Date posted: Tuesday, October 21, 2014
Recent research indicates that ‘the cost of care’ is the single biggest factor that people most fear will impact on their future wealth. The Care Act 2014, which includes measures which the Government hopes will alleviate some of these fears, received Royal Assent in May this year. The Act is due to be implemented in stages, with the first of the reforms taking effect from April 2015. The much publicised £72,000 cap and increased higher capital limit will be introduced under Part 2 of the Act and will not come into force until April 2016.
So what is the schedule for change?
From 6 April next year, we will see the introduction of a new national minimum eligibility threshold. The new national criteria will replace the current ‘postcode lottery’ system where eligibility for assistance with arranging and paying for care varies markedly between local authorities as a result of each authority using its own local criteria.
We will also see the introduction of a new charging framework, which while retaining most of the features of the current framework – such as the existing rules on asset deprivation – may hold a few surprises. The (now closed) consultation on the draft regulations and guidance that will support Part 1 of the Act sought, for example, views on whether the existing disregard for investment bonds should be retained where they include only a small amount of life insurance; as well as views on how the means test could be adapted to appropriately take account of the new private pensions system that will allow people freer access to their pension pots and changes could therefore be on the horizon in these two areas. It is also likely that the circumstances in which a dependant relative is deemed to ‘occupy a property as their main home’ will be clarified for the purposes of the existing permanent disregard for the main residence where there is a dependant relative in occupation, following the decision in the Walford case (see our earlier bulletin here).
Part 1 of the Act will also extend the circumstances in which third-party or self-funded top ups are allowed and introduce a universal deferred payment arrangement aimed at ensuring that no-one will (at least during their lifetime) have to sell their house to pay for care.
However, while all these reforms look great on paper, the reality may be less rosy…. Recent research from the Institute and Faculty of Actuaries claims that just 8% of men and 15% of women will benefit from the cap. There are a number of reasons for this. Firstly, although the cap will apply regardless of eligibility for financial support, the protection of the cap will only be afforded to those who are assessed as having ‘eligible needs’ and it may therefore be that the costs of those assessed as having only moderate care needs will remain uncapped until their condition deteriorates. Secondly, even if costs are eligible to be capped, only such part of the resident’s contribution that does not exceed the local authority maximum, will count towards the cap. The part of the contribution that relates to so-called ‘hotel costs’ will also be excluded when totting up progress towards the £72,000 care costs cap.
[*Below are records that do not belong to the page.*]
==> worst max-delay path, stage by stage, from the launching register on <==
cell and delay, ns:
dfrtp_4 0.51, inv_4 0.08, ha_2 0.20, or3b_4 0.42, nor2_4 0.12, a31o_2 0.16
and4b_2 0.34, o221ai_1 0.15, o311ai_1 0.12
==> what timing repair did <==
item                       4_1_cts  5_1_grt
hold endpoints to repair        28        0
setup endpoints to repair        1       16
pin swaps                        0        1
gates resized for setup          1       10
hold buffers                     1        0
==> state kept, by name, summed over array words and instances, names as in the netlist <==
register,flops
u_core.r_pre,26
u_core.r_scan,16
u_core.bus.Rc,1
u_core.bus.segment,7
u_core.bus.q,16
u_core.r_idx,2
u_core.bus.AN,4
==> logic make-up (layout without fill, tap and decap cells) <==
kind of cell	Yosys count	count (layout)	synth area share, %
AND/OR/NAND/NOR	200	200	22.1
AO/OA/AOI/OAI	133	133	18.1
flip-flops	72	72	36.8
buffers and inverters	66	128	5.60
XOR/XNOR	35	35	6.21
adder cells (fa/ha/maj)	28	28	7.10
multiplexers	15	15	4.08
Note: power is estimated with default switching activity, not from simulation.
Not everyone will be able to enter into a deferred payment arrangement (DPA) either as eligibility will depend on the value of capital assets excluding the home. If, main residence and disregarded capital aside, the resident’s estate exceeds £27,000, the local authority will be under no obligation to offer a deferral arrangement. And, let’s not forget, the existence of a DPA does not in any way guarantee that the house will pass intact to the next generation – the debt (plus accrued interest at around 3.5%) will need to be repaid on death and if there are insufficient other assets, the house will ultimately need to be sold. According to data obtained by NFU Mutual under the Freedom of Information Act, local authorities have placed legal charges on more than 15,000 properties since 2009 which equates to around eight a day!
It is clear that even with the Care Act reforms, many clients will still face significant costs should long term care ultimately be required and clients should take steps to plan ahead. The Government is particularly keen to encourage planning ahead through pension provision and it may be that we ultimately see the introduction of a lower marginal rate where drawdown is used for care costs or even complete tax relief where the pension is withdrawn after a defined period specifically to fund long term care. The draft pension reforms may also pave the way for innovative annuity products in the future, allowing flexible income, longer guarantees of payment and potentially additional lump sum payments to help with care funding and one-off requirements.
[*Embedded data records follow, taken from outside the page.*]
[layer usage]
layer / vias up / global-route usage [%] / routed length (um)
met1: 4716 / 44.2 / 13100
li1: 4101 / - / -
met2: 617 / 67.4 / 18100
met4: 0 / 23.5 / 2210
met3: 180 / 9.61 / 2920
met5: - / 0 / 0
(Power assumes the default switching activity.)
==> config.mk <==
export PLATFORM = sky130hd
export DESIGN_NAME = contador_regressivo_bcd
export DESIGN_NICKNAME = d
export VERILOG_FILES = /design/src/rtl/contador_pkg.sv /design/src/rtl/contador_regressivo_bcd_digito.sv /design/src/rtl/contador_regressivo_bcd.sv
export SDC_FILE = /design/constraint.sdc
export NUM_CORES = 1
export LEC_CHECK = 0
export ABC_CLOCK_PERIOD_IN_PS = 2400
export CORE_UTILIZATION = 60
export DETAILED_ROUTE_END_ITERATION = 8
export DONT_BUFFER_PORTS = 1
export GPL_TIMING_DRIVEN = 0
export PLACE_DENSITY = 0.76
export SKIP_LAST_GASP = 1
export SLEW_MARGIN = 10
export SYNTH_ARGS = -nofsm -noshare
export SYNTH_HDL_FRONTEND = slang
export SYNTH_SLANG_ARGS = --single-unit
==> constraint.sdc <==
create_clock -name clock -period 2.4 [get_ports clock]
set_clock_uncertainty 0.1 [all_clocks]
set_input_delay 0.24 -clock clock [delete_from_list [all_inputs] [get_ports clock]]
set_output_delay 0.24 -clock clock [all_outputs]
set_load 0.01 [all_outputs]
An option for couples who own property jointly could be to sever the joint tenancy while they are both still alive so that the first to die can leave their tenant in common share to a third party (or a trust if greater security is required). The advantage here is that should the survivor need long-term care in future, they will be treated as owning capital to the value of a half-share in the house (as opposed to the full value had they inherited it by survivorship); and the value of that half-share will be negligible – or even nil – by virtue of the lack of a market for a half-share in a house that another person has a right to occupy.
Other planning options could include using trusts and equity release schemes although it is advisable to seek professional advice in this regard.
The Care Act 2014 will be implemented in two stages and will be supported by regulations and guidance which will set out how the Act should operate in practice. The final regulations and guidance to support Part 1 of the Act are due to be published any day; while the regulations and guidance to support the implementation of the cap on care costs, will be subject to a separate consultation to be published later this year. Watch this space!